La protagonista è Clelia una donna emancipata, intelligente ma soprattutto disillusa.
Clelia vive orgogliosamente del proprio lavoro in una ruvida e scontrosa solitudine.
Quando da Roma torna a Torino, dove era nata, per allestire, nella città ancora ingombra di macerie, un atelier di moda, si trova immersa in uno straniamento tale che le permette di vedere e giudicare l’irrequieta borghesia dell’immediato dopoguerra, gli intellettuali snob, le ragazze un po’ disperate e un po’ frivole, con uno sguardo piú aperto, ma forse anche piú cinico.
Un forte ritratto psicologico, intriso di dolore e risentimento e nello stesso tempo un affresco sociale molto duro.
Clelia nel corso del suo breve e faticoso soggiorno torinese è presa da un turbinio di emozioni.
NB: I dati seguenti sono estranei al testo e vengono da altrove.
### config.mk
export PLATFORM = sky130hd
export DESIGN_NAME = coprocessor_handshake_port
export DESIGN_NICKNAME = d
export VERILOG_FILES = /design/src/cp_port_pkg.sv /design/src/coprocessor_handshake_port.sv
export SDC_FILE = /design/constraint.sdc
export NUM_CORES = 1
export LEC_CHECK = 0
export ABC_AREA = 0
export BUFFER_PORTS_ARGS = -buffer_cell sky130_fd_sc_hd__buf_2
export CAP_MARGIN = 20
export CORE_ASPECT_RATIO = 0.5
export CORE_MARGIN = 10
export CORE_UTILIZATION = 55
export CTS_BUF_LIST = sky130_fd_sc_hd__clkbuf_4
export DETAILED_ROUTE_END_ITERATION = 6
export GPL_TIMING_DRIVEN = 0
export HOLD_SLACK_MARGIN = 0.06
export PLACE_DENSITY = 0.95
export RECOVER_POWER = 25
export SYNTH_ARGS = -nofsm -noshare
export SYNTH_HDL_FRONTEND = slang
export SYNTH_SLANG_ARGS = --single-unit
### constraint.sdc
create_clock -name mclk -period 2.5 [get_ports mclk]
set_clock_uncertainty 0.1 [all_clocks]
set_input_delay 0.5 -clock mclk [delete_from_list [all_inputs] [get_ports mclk]]
set_output_delay 0.5 -clock mclk [all_outputs]
set_load 0.05 [all_outputs]
### src/cp_port_pkg.sv
// Shared constants and carrier types for the coprocessor handshake port
package cp_port_pkg;

  // ****************************************
  // Widths and counts
  // ****************************************
  localparam int DATA_W          = 32;  // Coprocessor data paths
  localparam int MAX_BURST_WORDS = 16;  // Conventional coprocessor transfer limit

  // ****************************************
  // Reset values of pins
  // ****************************************
  localparam logic RST_COMMIT_N = 1'h1;  // Commit idles high (not committed)
  localparam logic RST_FOLLOW_N = 1'h1;  // Opcode fetch and memory request strobes idle high

  // ****************************************
  // Handshake states
  // ****************************************
  typedef enum logic [1:0] {
    ST_IDLE   = 2'b00,  // No coprocessor instruction in execute
    ST_WAIT   = 2'b01,  // Busy-wait on the coprocessor
    ST_COMMIT = 2'b10   // Commit strobe driven low
  } hs_state_type;

  // ****************************************
  // Carriers
  // ****************************************
  // Pipeline-following strobes as seen on the pins
  typedef struct packed {
    logic opcode_fetch_n;         // Low on an opcode fetch
    logic memory_request_n;       // Low on a memory request
    logic privilege_indicator_n;  // Low for user mode
    logic compressed_state_flag;  // High in compressed state
  } follow_type;

  // Coprocessor response pair
  typedef struct packed {
    logic absent;  // Coprocessor absent
    logic busy;    // Coprocessor busy
  } resp_type;

  // Kind of the coprocessor instruction in execute
  typedef struct packed {
    logic mem_store;  // Coprocessor memory store
    logic mem_load;   // Coprocessor memory load
    logic from_reg;   // Move from coprocessor register
    logic to_reg;     // Move to coprocessor register
  } kind_type;

endpackage : cp_port_pkg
Tutto è mediato dal suo stato d’animo , dalla sua sorda furia nei riguardi della ricchezza altrui, dal livore che non può non provare verso chi la propria condizione di privilegio non l’ha conquistata ma l’ha semplicemente ricevuta in dono senza meritarsela, dall’insoddisfazione crescente che sente verso se stessa e dalla burbera pietà che le muove la più fragile tra le “amiche”, la più sola tra le “donne sole”, la giovane Rosetta, suicida mancata il giorno stesso nel quale Clelia giunge a Torino e poi di nuovo vittima della propria inconsolabile disperazione, della sua inappagata sete d’amore e considerazione.
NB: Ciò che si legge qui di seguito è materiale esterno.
--- src/shared/ddrwp_pkg.sv ---
`default_nettype none
// =====================================================================
// Shared constants for the write and precharge logic
// =====================================================================
package ddrwp_pkg;

   // =================================================================
   // Array geometry
   // =================================================================
   localparam int BANKS = 4;          // Internal banks
   localparam int BA_WIDTH = 2;       // Bank address pins
   localparam int ADDR_WIDTH = 13;    // Multiplexed address pins
   localparam int DQ_WIDTH = 16;      // Data pins
   localparam int DM_GROUP = 8;       // Data pins covered by one mask pin
   localparam int AP_BIT = 10;        // Address bit that selects auto or all-bank precharge

   // =================================================================
   // Burst shape
   // =================================================================
   localparam logic [3:0] BL4_BEATS = 4'h4;     // Beats of a short burst
   localparam logic [3:0] BL8_BEATS = 4'h8;     // Beats of a long burst
   localparam logic [7:0] BL4_HALF = 8'h02;     // BL/2 for a short burst
   localparam logic [7:0] BL8_HALF = 8'h04;     // BL/2 for a long burst
   localparam logic [7:0] BL8_PREFETCH = 8'h02; // Last prefetch lag of a long burst
   localparam logic [3:0] WL_OFFSET = 4'h1;     // Write latency is read latency less this

   // =================================================================
   // Timing, in picoseconds, and derived command clock counts
   // =================================================================
   localparam int CK_PERIOD_PS = 160000; // Command clock period
   localparam int TRAS_PS = 40000;       // Least active time
   localparam int TRTP_PS = 7500;        // Least read to precharge time
   localparam int TWR_PS = 15000;        // Write recovery time
   // Least times round up to whole command clocks
   localparam int TRAS_CK = (TRAS_PS + CK_PERIOD_PS - 1) / CK_PERIOD_PS;
   localparam int TRTP_CK = (TRTP_PS + CK_PERIOD_PS - 1) / CK_PERIOD_PS;
   localparam int TWR_CK = (TWR_PS + CK_PERIOD_PS - 1) / CK_PERIOD_PS;
   localparam logic [7:0] TRAS_DLY = 8'(TRAS_CK);
   localparam logic [7:0] TRTP_DLY = 8'(TRTP_CK);
   localparam logic [7:0] TWR_DLY = 8'(TWR_CK);

   // =================================================================
   // Write burst sequencer states
   // =================================================================
   typedef enum logic [1:0] {
      W_IDLE = 2'b00,
      W_WAIT = 2'b01,
      W_BURST = 2'b10
   } ddrwp_wstate_t;

endpackage : ddrwp_pkg
`default_nettype wire

--- src/hw/ddrwp_core.sv ---
`timescale 1ns/1ps
`default_nettype none
// Functional notes
// - Write: select, column, write low; row high
// - Write latency is additive plus CAS minus one
// - Remaining bits on both strobe edges, BL4/BL8
// - Data after burst end is ignored
// - One mask per byte, timed like data
// - Mask ignored during reads
// - Precharge: select, row, write low; column high
// - Bit 10 high closes all, else one
// - Bit 10 on access selects auto-precharge
// - Write auto-precharge waits for stored data
// - Auto-precharge held until active time met
// - Read auto-precharge after AL plus BL/2
// - Precharge never before prefetch plus tRTP; only read auto-precharge is held to it, explicit precharge is not
// - Read: select, column low; row, write high
module ddrwp_core
   import ddrwp_pkg::*;
#(
   parameter int ADDR_W = ADDR_WIDTH,
   parameter int DQ_W = DQ_WIDTH
) (
   // System clock and reset
   input wire logic CLOCK,
   input wire logic RST_N,
   // Command clock and command pins
   input wire logic CK,
   input wire logic CS_N,
   input wire logic RAS_N,
   input wire logic CAS_N,
   input wire logic WE_N,
   input wire logic [BA_WIDTH-1:0] BA,
   input wire logic [ADDR_W-1:0] ADDR,
   // Write data pins
   input wire logic DQS_IN,
   input wire logic [DQ_W-1:0] DQ_IN,
   input wire logic [DQ_W/DM_GROUP-1:0] DM,
   // Static mode settings
   input wire logic [2:0] CAS_LATENCY,
   input wire logic [2:0] ADD_LATENCY,
   input wire logic BURST_LEN8,
   // Captured write beats toward the array
   output logic WR_VALID,
   output logic [DQ_W-1:0] WR_DATA,
   output logic [DQ_W/DM_GROUP-1:0] WR_MASK,
   output logic [2:0] WR_BEAT,
   output logic [BA_WIDTH-1:0] WR_BANK,
   output logic [ADDR_W-1:0] WR_COL,
   // Bank state
   output logic [BANKS-1:0] BANK_OPEN,
   output logic [BANKS-1:0] PRECHARGE_START
);

   localparam int DM_W = DQ_W / DM_GROUP;
   localparam int SW = 6 + BA_WIDTH + ADDR_W + DQ_W + DM_W;

   // =================================================================
   // Pin synchroniser
   // =================================================================
   logic [SW-1:0] sync1_q;  // First stage, read only by the second
   logic [SW-1:0] sync2_q;  // Stable copy of all pins
   logic ck_q;              // Previous command clock level
   logic dqs_q;             // Previous strobe level
   wire ck_s, dqs_s, cs_n_s, ras_n_s, cas_n_s, we_n_s;
   wire [BA_WIDTH-1:0] ba_s;
   wire [ADDR_W-1:0] addr_s;
   wire [DQ_W-1:0] dq_s;
   wire [DM_W-1:0] dm_s;

   // Data and strobe share one delay, so the strobe edge still sits
   // inside the data eye after the crossing
   always_ff @(posedge CLOCK or negedge RST_N) begin
      if (!RST_N) begin
         sync1_q <= '0;
         sync2_q <= '0;
         ck_q <= 1'b0;
         dqs_q <= 1'b0;
      end else begin
         sync1_q <= {CK, DQS_IN, CS_N, RAS_N, CAS_N, WE_N, BA, ADDR, DQ_IN, DM};
         sync2_q <= sync1_q;
         ck_q <= ck_s;
         dqs_q <= dqs_s;
      end
   end

   assign {ck_s, dqs_s, cs_n_s, ras_n_s, cas_n_s, we_n_s, ba_s, addr_s, dq_s, dm_s} = sync2_q;

   // =================================================================
   // Command decode
   // =================================================================
   // Bank number to one-hot select
   function automatic logic [BANKS-1:0] bank_onehot(input logic [BA_WIDTH-1:0] ba);
      bank_onehot = '0;
      bank_onehot[ba] = 1'b1;
   endfunction : bank_onehot

   wire ck_rise = ck_s & ~ck_q;          // Command sampling edge
   wire dqs_rise = dqs_s & ~dqs_q;
   wire dqs_fall = ~dqs_s & dqs_q;
   wire cmd_en = ck_rise & ~cs_n_s;
   wire act_cmd = cmd_en & ~ras_n_s & cas_n_s & we_n_s;
   wire rd_cmd = cmd_en & ras_n_s & ~cas_n_s & we_n_s;
   wire wr_cmd = cmd_en & ras_n_s & ~cas_n_s & ~we_n_s;
   wire pre_cmd = cmd_en & ~ras_n_s & cas_n_s & ~we_n_s;
   wire ap_flag = addr_s[AP_BIT];
   wire [BANKS-1:0] cmd_oh = bank_onehot(ba_s);
   // All banks or the addressed bank
   wire [BANKS-1:0] pre_sel = ap_flag ? {BANKS{1'b1}} : cmd_oh;

   // =================================================================
   // Write burst sequencer
   // =================================================================
   ddrwp_wstate_t wr_state_q, wr_state_d;
   logic [3:0] wl_cnt_q;           // Command clocks left to the latency point
   logic [3:0] beat_q;             // Beats taken so far
   logic wr_ap_q;                  // Write carries auto-precharge
   logic [BA_WIDTH-1:0] wr_bank_q;
   logic [ADDR_W-1:0] wr_col_q;
   logic wr_valid_q;
   logic [DQ_W-1:0] wr_data_q;
   logic [DM_W-1:0] wr_mask_q;
   logic [2:0] wr_beat_q;
   logic [3:0] wl_seen_q;          // Checking aid: clocks since write

   wire [3:0] wl = {1'b0, ADD_LATENCY} + {1'b0, CAS_LATENCY} - WL_OFFSET;
   wire [3:0] bl_beats = BURST_LEN8 ? BL8_BEATS : BL4_BEATS;
   wire in_burst = (wr_state_q == W_BURST);
   // First beat needs a rising edge, so the preamble low is skipped
   wire first_edge = (beat_q == 4'h0) ? dqs_rise : (dqs_rise | dqs_fall);
   wire beat_take = in_burst & first_edge;
   wire last_beat = beat_take & (beat_q == bl_beats - 4'h1);
   wire wr_start = (wr_state_q == W_IDLE) & wr_cmd;

   // Next state; a write during a burst is not queued
   always_comb begin
      wr_state_d = wr_state_q;
      case (wr_state_q)
         W_IDLE: begin
            if (wr_cmd) begin
               wr_state_d = W_WAIT;
            end
         end
         W_WAIT: begin
            if (ck_rise && wl_cnt_q == 4'h1) begin
               wr_state_d = W_BURST;
            end
         end
         W_BURST: begin
            if (last_beat) begin
               wr_state_d = W_IDLE;
            end
         end
         default: begin
            wr_state_d = W_IDLE;
         end
      endcase
   end

   // State register and latency counter
   always_ff @(posedge CLOCK or negedge RST_N) begin
      if (!RST_N) begin
         wr_state_q <= W_IDLE;
         wl_cnt_q <= 4'h0;
      end else begin
         wr_state_q <= wr_state_d;
         if (wr_start) begin
            wl_cnt_q <= wl;
         end else if (ck_rise && wl_cnt_q != 4'h0) begin
            wl_cnt_q <= wl_cnt_q - 4'h1;
         end
      end
   end

   // Command fields held for the burst
   always_ff @(posedge CLOCK or negedge RST_N) begin
      if (!RST_N) begin
         wr_ap_q <= 1'b0;
         wr_bank_q <= '0;
         wr_col_q <= '0;
      end else if (wr_start) begin
         wr_ap_q <= ap_flag;
         wr_bank_q <= ba_s;
         wr_col_q <= addr_s;
      end
   end

   // Beat capture; data and mask are taken only inside the burst
   always_ff @(posedge CLOCK or negedge RST_N) begin
      if (!RST_N) begin
         beat_q <= 4'h0;
         wr_valid_q <= 1'b0;
         wr_data_q <= '0;
         wr_mask_q <= '0;
         wr_beat_q <= 3'h0;
      end else begin
         wr_valid_q <= beat_take;
         if (wr_start) begin
            beat_q <= 4'h0;
         end else if (beat_take) begin
            beat_q <= beat_q + 4'h1;
            wr_data_q <= dq_s;
            wr_mask_q <= dm_s;
            wr_beat_q <= beat_q[2:0];
         end
      end
   end

   // Checking aid: command clocks since the write
   always_ff @(posedge CLOCK or negedge RST_N) begin
      if (!RST_N) begin
         wl_seen_q <= 4'h0;
      end else if (wr_start) begin
         wl_seen_q <= 4'h0;
      end else if (ck_rise && wl_seen_q != 4'hF) begin
         wl_seen_q <= wl_seen_q + 4'h1;
      end
   end

   // =================================================================
   // Banks and auto-precharge
   // =================================================================
   logic [BANKS-1:0] pre_evt_q;
   wire [BANKS-1:0] bank_open;
   wire [BANKS-1:0] ap_fire;
   // Read start: later of AL+BL/2 and last prefetch plus tRTP
   wire [7:0] al8 = {5'h00, ADD_LATENCY};
   wire [7:0] rd_half = al8 + (BURST_LEN8 ? BL8_HALF : BL4_HALF);
   wire [7:0] rd_rtp = al8 + (BURST_LEN8 ? BL8_PREFETCH : 8'h00) + TRTP_DLY;
   wire [7:0] rd_ap_dly = (rd_half > rd_rtp) ? rd_half : rd_rtp;
   wire rd_arm = rd_cmd & ap_flag;
   // Recovery counts only once the last beat is stored
   wire wr_arm = last_beat & wr_ap_q;
   wire [BANKS-1:0] wr_oh = bank_onehot(wr_bank_q);

   for (genvar b = 0; b < BANKS; b++) begin : g_bank
      wire rd_hit = rd_arm & cmd_oh[b];
      ddrwp_bank #(
         .TRAS_CYC(TRAS_DLY)
      ) u_bank (
         .clk(CLOCK),
         .rst_n(RST_N),
         .tick(ck_rise),
         .act(act_cmd & cmd_oh[b]),
         .pre(pre_cmd & pre_sel[b]),
         .ap_arm(rd_hit | (wr_arm & wr_oh[b])),
         .ap_delay(rd_hit ? rd_ap_dly : TWR_DLY),
         .bank_open(bank_open[b]),
         .ap_fire(ap_fire[b])
      );
   end

   // Precharge start pulse, explicit or automatic
   always_ff @(posedge CLOCK or negedge RST_N) begin
      if (!RST_N) begin
         pre_evt_q <= '0;
      end else begin
         pre_evt_q <= ({BANKS{pre_cmd}} & pre_sel) | ap_fire;
      end
   end

   assign WR_VALID = wr_valid_q;
   assign WR_DATA = wr_data_q;
   assign WR_MASK = wr_mask_q;
   assign WR_BEAT = wr_beat_q;
   assign WR_BANK = wr_bank_q;
   assign WR_COL = wr_col_q;
   assign BANK_OPEN = bank_open;
   assign PRECHARGE_START = pre_evt_q;
endmodule : ddrwp_core
`default_nettype wire

--- src/hw/ddrwp_bank.sv ---
`timescale 1ns/1ps
`default_nettype none
// =====================================================================
// One bank: open state, active-time lockout and auto-precharge timer
// =====================================================================
module ddrwp_bank
   import ddrwp_pkg::*;
#(
   parameter logic [7:0] TRAS_CYC = TRAS_DLY
) (
   // Clock and reset
   input wire logic clk,
   input wire logic rst_n,
   // Command clock rising edge, one cycle
   input wire logic tick,
   // Commands aimed at this bank
   input wire logic act,
   input wire logic pre,
   // Auto-precharge request and its least delay in command clocks
   input wire logic ap_arm,
   input wire logic [7:0] ap_delay,
   // State
   output logic bank_open,
   output logic ap_fire
);

   logic open_q;          // Row is open
   logic pending_q;       // Auto-precharge waiting
   logic [7:0] tras_q;    // Command clocks left of least active time
   logic [7:0] ap_cnt_q;  // Command clocks left of the requested delay

   // Both counters are read before the decrement of this tick
   wire tras_due = (tras_q <= 8'h01);
   wire ap_due = (ap_cnt_q <= 8'h01);

   // Lockout holds the start back until active time has run out
   assign ap_fire = tick & pending_q & ap_due & tras_due;
   assign bank_open = open_q;

   // Open on activate, close on explicit or automatic precharge
   always_ff @(posedge clk or negedge rst_n) begin
      if (!rst_n) begin
         open_q <= 1'b0;
      end else if (act) begin
         open_q <= 1'b1;
      end else if (pre || ap_fire) begin
         open_q <= 1'b0;
      end
   end

   // Active time counter, loaded at activate
   always_ff @(posedge clk or negedge rst_n) begin
      if (!rst_n) begin
         tras_q <= 8'h00;
      end else if (act) begin
         tras_q <= TRAS_CYC;
      end else if (tick && tras_q != 8'h00) begin
         tras_q <= tras_q - 8'h01;
      end
   end

   // Pending flag; a new request wins over a completion in the same cycle
   always_ff @(posedge clk or negedge rst_n) begin
      if (!rst_n) begin
         pending_q <= 1'b0;
      end else if (ap_arm) begin
         pending_q <= 1'b1;
      end else if (ap_fire || pre) begin
         pending_q <= 1'b0;
      end
   end

   // Delay counter of the pending request
   always_ff @(posedge clk or negedge rst_n) begin
      if (!rst_n) begin
         ap_cnt_q <= 8'h00;
      end else if (ap_arm) begin
         ap_cnt_q <= ap_delay;
      end else if (tick && ap_cnt_q != 8'h00) begin
         ap_cnt_q <= ap_cnt_q - 8'h01;
      end
   end
endmodule : ddrwp_bank
`default_nettype wire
Cesare Pavese attraverso gli occhi e il cuore di Clelia guarda e giudica una società intera e in essa una generazione il cui stile di vita sprofonda nelle sabbie mobili di un perbenismo artefatto cinico , menzognero e falso.
Infatti Clelia dice: “Quand’ero bambina invidiavo le donne come Momina, Mariella e le altre, le invidiavo e non sapevo chi fossero. Le immaginavo libere, ammirate, padrone del mondo. A pensarci adesso non mi sarei cambiata con nessuna di loro.
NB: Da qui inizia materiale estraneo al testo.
### src/verilog/ocf_config_flags.sv
/*
 Configuration flag registers: FIFO purge on port open/close, per-field
 programmed flags with write-once protection, and the status pin setup.
 Assumes a simple synchronous byte register port from the USB control path
 and single-cycle open/close event pulses.
*/
`timescale 1ns/1ps
module ocf_config_flags (
	input wire logic clk,
	input wire logic reset,
	input wire logic reg_wr,
	input wire logic reg_rd,
	input wire logic [ocf_pkg::ADDR_W-1:0] reg_addr,
	input wire logic [7:0] reg_wdata,
	output logic [7:0] reg_rdata,
	output logic reg_wr_refused,
	input wire logic port_open,
	input wire logic port_close,
	output logic tx_fifo_purge,
	output logic rx_fifo_purge,
	output logic fifo_accept_hold,
	input wire logic [ocf_pkg::NUM_FIELDS-1:0] field_wr,
	output logic [ocf_pkg::NUM_FIELDS-1:0] field_wr_allow,
	output logic [ocf_pkg::NUM_FIELDS-1:0] field_use_otp,
	input wire logic usb_suspend,
	input wire logic usb_low_power,
	input wire logic usb_bus_reset,
	output logic bus_status_output_one,
	output logic bus_status_output_one_oe
);

	// Register storage
	logic [7:0] purge_q;
	logic [7:0] purge_d;
	logic [7:0] flags_a_q;
	logic [7:0] flags_a_d;
	logic [7:0] flags_b_q;
	logic [7:0] flags_b_d;
	logic [7:0] stat1_q;
	logic [7:0] stat1_d;
	logic [7:0] rdata_d;
	logic [7:0] rdata_q;
	logic refused_d;
	logic refused_q;
	ocf_pkg::ocf_purge_t purge_ev_d;
	ocf_pkg::ocf_purge_t purge_ev_q;
	logic [ocf_pkg::NUM_FIELDS-1:0] flags_all;

	// Flag bit for a register offset covered by a field flag
	function automatic logic guard_flag(input logic [ocf_pkg::ADDR_W-1:0] a,
		input logic [7:0] fb);
		guard_flag = 1'b0;
		if (a == ocf_pkg::OFF_PURGE) begin
			guard_flag = fb[ocf_pkg::FB_PURGE];
		end
	endfunction : guard_flag

	assign flags_all = {flags_b_q, flags_a_q};

	// Register writes, read mux and purge events
	always_comb begin
		purge_d = purge_q;
		flags_a_d = flags_a_q;
		flags_b_d = flags_b_q;
		stat1_d = stat1_q;
		refused_d = 1'b0;
		rdata_d = rdata_q;
		if (reg_wr) begin
			if (guard_flag(reg_addr, flags_b_q)) begin
				refused_d = 1'b1;
			end else begin
				unique case (reg_addr)
					ocf_pkg::OFF_PURGE: purge_d = reg_wdata & ocf_pkg::PURGE_MASK;
					// Flags only ever set; a set flag is cleared only by reset
					ocf_pkg::OFF_FLAGS_A:
						flags_a_d = flags_a_q | (reg_wdata & ocf_pkg::FLAGS_A_MASK);
					ocf_pkg::OFF_FLAGS_B: flags_b_d = flags_b_q | reg_wdata;
					ocf_pkg::OFF_STAT1: begin
						if (flags_a_q[ocf_pkg::FA_UART_PINS]) begin
							refused_d = 1'b1;
						end else begin
							stat1_d = reg_wdata & ocf_pkg::STAT1_MASK;
						end
					end
					default: refused_d = 1'b0;
				endcase
			end
		end
		if (reg_rd) begin
			unique case (reg_addr)
				ocf_pkg::OFF_PURGE: rdata_d = purge_q;
				ocf_pkg::OFF_FLAGS_A: rdata_d = flags_a_q;
				ocf_pkg::OFF_FLAGS_B: rdata_d = flags_b_q;
				ocf_pkg::OFF_STAT1: rdata_d = stat1_q;
				default: rdata_d = 8'h00;
			endcase
		end
		// Purge settings honoured only once their field is flagged
		purge_ev_d.rx_purge = flags_b_q[ocf_pkg::FB_PURGE] & (
			(port_close & purge_q[ocf_pkg::PB_RX_CLOSE]) |
			(port_open & purge_q[ocf_pkg::PB_RX_OPEN]));
		purge_ev_d.tx_purge = flags_b_q[ocf_pkg::FB_PURGE] & (
			(port_close & purge_q[ocf_pkg::PB_TX_CLOSE]) |
			(port_open & purge_q[ocf_pkg::PB_TX_OPEN]));
	end

	always_ff @(posedge clk) begin
		if (reset) begin
			purge_q <= ocf_pkg::RST_PURGE;
			flags_a_q <= ocf_pkg::RST_FLAGS_A;
			flags_b_q <= ocf_pkg::RST_FLAGS_B;
			stat1_q <= ocf_pkg::RST_STAT1;
			rdata_q <= 8'h00;
			refused_q <= 1'b0;
			purge_ev_q <= '0;
		end else begin
			purge_q <= purge_d;
			flags_a_q <= flags_a_d;
			flags_b_q <= flags_b_d;
			stat1_q <= stat1_d;
			rdata_q <= rdata_d;
			refused_q <= refused_d;
			purge_ev_q <= purge_ev_d;
		end
	end

	assign reg_rdata = rdata_q;
	assign reg_wr_refused = refused_q;
	assign tx_fifo_purge = purge_ev_q.tx_purge;
	assign rx_fifo_purge = purge_ev_q.rx_purge;
	// Hold FIFO intake from the event cycle until the purge pulse is done
	assign fifo_accept_hold = purge_ev_q.tx_purge | purge_ev_q.rx_purge
		| purge_ev_d.tx_purge | purge_ev_d.rx_purge;

	// Per-field OTP use and write-once gating
	genvar gi;
	generate
		for (gi = 0; gi < ocf_pkg::NUM_FIELDS; gi++) begin : g_field
			assign field_use_otp[gi] = flags_all[gi];
			assign field_wr_allow[gi] = field_wr[gi] & ~flags_all[gi];
		end
	endgenerate

	ocf_pkg::ocf_pin_cfg_t pin_cfg;
	ocf_pkg::ocf_usb_state_t usb_state;

	assign pin_cfg.sel = stat1_q[ocf_pkg::ST_SEL_LSB +: 3];
	assign pin_cfg.drv = stat1_q[ocf_pkg::ST_DRV_LSB +: 2];
	assign usb_state.suspend = usb_suspend;
	assign usb_state.low_power = usb_low_power;
	assign usb_state.bus_reset = usb_bus_reset;

	ocf_stat_pin u_stat_pin (
		.clk(clk),
		.reset(reset),
		.cfg(pin_cfg),
		.usb(usb_state),
		.pin_o(bus_status_output_one),
		.pin_oe(bus_status_output_one_oe)
	);

endmodule : ocf_config_flags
La loro vita mi pareva una sciocchezza, tanto più sciocca perché non se ne rendevano conto.”
Pavese mette la donna di fronte alle sue responsabilità, costringendola ad ammettere gli errori commessi e infine ad arrendersi a essi, ad accettare di non potersi salvare, di continuare a vivere fino alla fine dei suoi giorni orfana di quel coraggio immaturo ma senza dubbio incorrotto che ha accompagnato Rosetta nel suo breve e travagliato viaggio.
Cesare Pavese pubblicò Tra donne sole con altri due romanzi brevi, Il diavolo sulle colline e La bella estate, in un volume che ne segnò la consacrazione critica, sancita anche dal Premio Strega del 1950.
Clelia e Rosetta sembrano rappresentare la forte dualità di Cesare Pavese: il successo, l’orgoglio (Clelia) e l’insoddisfazione, la solitudine (Rosetta).
Un mese dopo aver ricevuto il premio, l’autore si è suicidato in una stanza d’albergo come la Rosetta del suo romanzo.
Nel libro è presente anche la sceneggiatura del film Le amiche di Michelangelo Antonioni; le lettere di Calvino e di Pavese; una nota di Ernesto Ferrero; la cronologia della vita e delle opere.